Niño Gelig

Personal information
- Born: October 29, 1980 (age 44) Mabalacat, Pampanga, Philippines
- Listed height: 6 ft 2 in (1.88 m)
- Listed weight: 170 lb (77 kg)

Career information
- College: UST
- PBA draft: 2004: 2nd round, 14th overall pick
- Drafted by: Talk 'N Text Phone Pals
- Playing career: 2004–2012
- Position: Shooting guard / small forward
- Number: 9

Career history
- 2004–2006: Talk 'N Text Phone Pals
- 2006–2008: Welcoat Dragons
- 2008–2012: Alaska Aces

= Niño Gelig =

Filipino basketball player

Niño Greggy Batayola Gelig (born October 29, 1980) is a Filipino former professional basketball player in the Philippine Basketball Association (PBA).

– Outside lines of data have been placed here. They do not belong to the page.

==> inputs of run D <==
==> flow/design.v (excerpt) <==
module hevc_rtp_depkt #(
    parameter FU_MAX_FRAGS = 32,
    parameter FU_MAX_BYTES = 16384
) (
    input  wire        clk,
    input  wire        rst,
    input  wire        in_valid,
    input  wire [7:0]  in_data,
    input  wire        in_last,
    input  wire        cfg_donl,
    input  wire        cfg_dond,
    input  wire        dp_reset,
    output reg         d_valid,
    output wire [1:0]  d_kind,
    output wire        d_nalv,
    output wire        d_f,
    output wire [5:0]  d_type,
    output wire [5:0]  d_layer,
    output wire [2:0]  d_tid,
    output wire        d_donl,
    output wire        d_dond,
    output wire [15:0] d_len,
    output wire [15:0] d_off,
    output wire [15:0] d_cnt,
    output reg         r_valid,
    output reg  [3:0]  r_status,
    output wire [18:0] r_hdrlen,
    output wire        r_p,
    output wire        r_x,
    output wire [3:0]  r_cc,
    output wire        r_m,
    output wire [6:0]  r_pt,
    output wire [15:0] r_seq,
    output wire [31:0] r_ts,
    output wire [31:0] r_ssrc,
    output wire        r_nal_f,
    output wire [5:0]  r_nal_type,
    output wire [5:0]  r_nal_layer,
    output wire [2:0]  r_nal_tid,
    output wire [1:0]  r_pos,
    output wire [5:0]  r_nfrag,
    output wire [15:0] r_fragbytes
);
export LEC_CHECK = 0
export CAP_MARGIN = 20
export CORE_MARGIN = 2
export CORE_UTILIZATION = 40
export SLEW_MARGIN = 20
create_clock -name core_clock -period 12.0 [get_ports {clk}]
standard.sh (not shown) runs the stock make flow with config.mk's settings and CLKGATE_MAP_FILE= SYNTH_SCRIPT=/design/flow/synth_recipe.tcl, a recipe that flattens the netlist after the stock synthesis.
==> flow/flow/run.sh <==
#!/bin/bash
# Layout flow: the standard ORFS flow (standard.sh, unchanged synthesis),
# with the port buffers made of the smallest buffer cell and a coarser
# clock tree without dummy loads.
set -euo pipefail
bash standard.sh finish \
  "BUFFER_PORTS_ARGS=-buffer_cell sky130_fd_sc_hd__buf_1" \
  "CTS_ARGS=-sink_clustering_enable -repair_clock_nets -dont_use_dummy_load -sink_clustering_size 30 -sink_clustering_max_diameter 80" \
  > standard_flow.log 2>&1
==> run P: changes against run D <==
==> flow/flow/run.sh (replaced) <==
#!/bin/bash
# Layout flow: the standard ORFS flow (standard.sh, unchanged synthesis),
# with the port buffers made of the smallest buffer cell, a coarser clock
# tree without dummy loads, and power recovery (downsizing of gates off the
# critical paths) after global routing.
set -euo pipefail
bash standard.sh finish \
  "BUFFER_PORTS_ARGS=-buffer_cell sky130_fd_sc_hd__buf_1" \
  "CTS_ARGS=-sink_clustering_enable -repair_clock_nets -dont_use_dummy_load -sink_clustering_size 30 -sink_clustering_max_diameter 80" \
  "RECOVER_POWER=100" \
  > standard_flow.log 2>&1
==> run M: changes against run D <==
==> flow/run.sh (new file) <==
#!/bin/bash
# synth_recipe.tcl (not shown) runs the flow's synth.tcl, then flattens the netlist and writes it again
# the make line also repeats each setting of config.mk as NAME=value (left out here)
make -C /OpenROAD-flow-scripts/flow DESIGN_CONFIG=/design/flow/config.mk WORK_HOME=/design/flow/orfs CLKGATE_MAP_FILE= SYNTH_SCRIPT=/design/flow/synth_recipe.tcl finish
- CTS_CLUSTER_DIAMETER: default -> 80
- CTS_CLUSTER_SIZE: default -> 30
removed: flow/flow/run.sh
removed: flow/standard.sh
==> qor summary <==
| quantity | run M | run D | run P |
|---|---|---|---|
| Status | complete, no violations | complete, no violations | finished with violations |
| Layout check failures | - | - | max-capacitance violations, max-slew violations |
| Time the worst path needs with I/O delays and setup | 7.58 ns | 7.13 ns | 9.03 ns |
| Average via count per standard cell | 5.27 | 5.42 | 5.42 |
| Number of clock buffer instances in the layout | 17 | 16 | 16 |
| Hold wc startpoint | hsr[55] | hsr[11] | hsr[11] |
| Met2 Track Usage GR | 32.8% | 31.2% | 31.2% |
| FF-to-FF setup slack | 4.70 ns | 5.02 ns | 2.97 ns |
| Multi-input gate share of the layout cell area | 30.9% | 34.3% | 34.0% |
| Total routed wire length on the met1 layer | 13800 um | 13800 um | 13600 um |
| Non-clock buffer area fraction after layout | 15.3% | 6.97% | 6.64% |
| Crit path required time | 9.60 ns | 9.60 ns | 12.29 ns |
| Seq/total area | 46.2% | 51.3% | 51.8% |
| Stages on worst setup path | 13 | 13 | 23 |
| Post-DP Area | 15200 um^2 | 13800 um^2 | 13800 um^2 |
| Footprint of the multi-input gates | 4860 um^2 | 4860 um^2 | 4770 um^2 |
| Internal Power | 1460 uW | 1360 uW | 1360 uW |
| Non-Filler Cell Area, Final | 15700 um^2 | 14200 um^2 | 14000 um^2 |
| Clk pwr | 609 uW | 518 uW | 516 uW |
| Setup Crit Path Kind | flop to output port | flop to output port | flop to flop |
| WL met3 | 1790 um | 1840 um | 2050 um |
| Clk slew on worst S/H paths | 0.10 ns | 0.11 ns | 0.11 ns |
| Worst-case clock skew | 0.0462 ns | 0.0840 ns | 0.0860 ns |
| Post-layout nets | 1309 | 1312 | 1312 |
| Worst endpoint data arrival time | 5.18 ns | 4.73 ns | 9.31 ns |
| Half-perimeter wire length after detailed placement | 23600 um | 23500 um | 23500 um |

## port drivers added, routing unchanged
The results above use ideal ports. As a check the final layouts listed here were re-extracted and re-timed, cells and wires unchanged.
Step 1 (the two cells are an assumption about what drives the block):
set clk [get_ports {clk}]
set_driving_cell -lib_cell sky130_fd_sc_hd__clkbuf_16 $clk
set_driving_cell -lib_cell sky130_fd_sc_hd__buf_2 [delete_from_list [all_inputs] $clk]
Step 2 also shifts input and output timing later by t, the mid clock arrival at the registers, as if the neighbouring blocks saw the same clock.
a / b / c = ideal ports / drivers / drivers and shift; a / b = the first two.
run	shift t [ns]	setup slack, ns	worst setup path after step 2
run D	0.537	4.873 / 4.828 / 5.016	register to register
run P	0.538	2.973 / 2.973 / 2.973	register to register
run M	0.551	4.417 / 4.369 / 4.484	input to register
This design comes from an exercise in tuning for small area on the open sky130 flow, not from production work. The RTL was checked by simulation tests, not by an equivalence proof against the original design. No activity file was given, so power comes from the tool's default toggle rates.

## crc16_psa
module crc16_psa (
    input  wire        clk,
    input  wire        rst,
    input  wire        host_req,
    input  wire        host_we,
    input  wire [3:0]  host_idx,
    input  wire [15:0] host_wdata,
    output wire        host_ack,
    output wire [15:0] host_rdata,
    output reg         bus_req,
    output wire [1:0]  bus_cmd,
    output wire [7:0]  bus_wdata,
    input  wire        bus_ack,
    input  wire        bus_err,
    input  wire [7:0]  bus_rdata
);
==> flow/config.mk <==
export PLATFORM = sky130hd
export DESIGN_NAME = crc16_psa
export DESIGN_NICKNAME = crc16_psa
export VERILOG_FILES = /design/flow/design.v
export SDC_FILE = /design/flow/constraint.sdc
export NUM_CORES = 4
export LEC_CHECK = 0
export CAP_MARGIN = 20
export CORE_MARGIN = 2
export CORE_UTILIZATION = 70
export SLEW_MARGIN = 20
==> flow/constraint.sdc <==
create_clock -name core_clock -period 10.0 [get_ports {clk}]
set_input_delay 2.0000 -clock core_clock [delete_from_list [all_inputs] [get_ports {clk}]]
set_output_delay 2.0000 -clock core_clock [all_outputs]
set_load 0.01 [all_outputs]
standard.sh (not shown) runs the stock make flow with config.mk's settings and CLKGATE_MAP_FILE= SYNTH_SCRIPT=/design/flow/synth_recipe.tcl, a recipe that flattens the netlist after the stock synthesis.
==> flow/flow/run.sh <==
#!/bin/bash
# The standard layout (standard.sh: standard synthesis, floorplan, place,
# CTS, route), with these options changed:
#  - after floorplan, the combinational logic is re-mapped for area with
#    OpenROAD's restructure (flow/restructure.tcl);
#  - port buffers use the small buf_1 cell;
#  - timing repair after global routing downsizes cells with slack
#    (RECOVER_POWER=100);
#  - clock tree synthesis inserts no dummy loads and uses clkbuf_8 leaf
#    clusters of at most 20 sinks.
# Tool output goes to standard.log here and to ORFS's own logs under orfs/logs.
export POST_FLOORPLAN_TCL="$(pwd)/flow/restructure.tcl"
export BUFFER_PORTS_ARGS="-buffer_cell sky130_fd_sc_hd__buf_1"
export CTS_ARGS="-sink_clustering_enable -repair_clock_nets -dont_use_dummy_load -sink_clustering_size 20 -sink_clustering_max_diameter 60 -buf_list sky130_fd_sc_hd__clkbuf_8"
export RECOVER_POWER=100
bash standard.sh > standard.log 2>&1
==> flow/flow/restructure.tcl <==
# Sourced at the end of ORFS floorplan (POST_FLOORPLAN_TCL): re-map the
# combinational logic for area with OpenROAD's restructure (ABC). Registers
# are not touched.
set rs_dir [file join [pwd] rs_work]
file mkdir $rs_dir
restructure -liberty_file [lindex $::env(LIB_FILES) 0] -target area \
  -tielo_port sky130_fd_sc_hd__conb_1/LO -tiehi_port sky130_fd_sc_hd__conb_1/HI \
  -work_dir $rs_dir -abc_logfile [file join $rs_dir abc.log]
report_design_area
The first run stopped in floorplan (2_1_floorplan).
Next try:
--- a/flow/flow/run.sh
+++ b/flow/flow/run.sh
@@ -5,6 +5,4 @@
 #    OpenROAD's restructure (flow/restructure.tcl);
 #  - port buffers use the small buf_1 cell;
-#  - timing repair after global routing downsizes cells with slack
-#    (RECOVER_POWER=100);
 #  - clock tree synthesis inserts no dummy loads and uses clkbuf_8 leaf
 #    clusters of at most 20 sinks.
@@ -13,4 +11,3 @@
 export BUFFER_PORTS_ARGS="-buffer_cell sky130_fd_sc_hd__buf_1"
 export CTS_ARGS="-sink_clustering_enable -repair_clock_nets -dont_use_dummy_load -sink_clustering_size 20 -sink_clustering_max_diameter 60 -buf_list sky130_fd_sc_hd__clkbuf_8"
-export RECOVER_POWER=100
 bash standard.sh > standard.log 2>&1
The changed run did not get past floorplan (2_1_floorplan).
Synthesized area is unchanged.
Synthesized cell count does not change.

He was drafted 14th overall by Talk 'N Text in 2004.

==Player profile==
Gelig played for the Talk N' Text Phone Pals in the 2005-06 PBA season and improved his scoring average from 4.4 points per game to 6.1 points per game as he plays for the Welcoat Dragons. He played 35 games for Welcoat and had 9 starts and was given 16.4 minutes per game. He was released at the end of the 2007-08 PBA season. He was signed by Alaska and will be reunited with his college teammate Cyrus Baguio.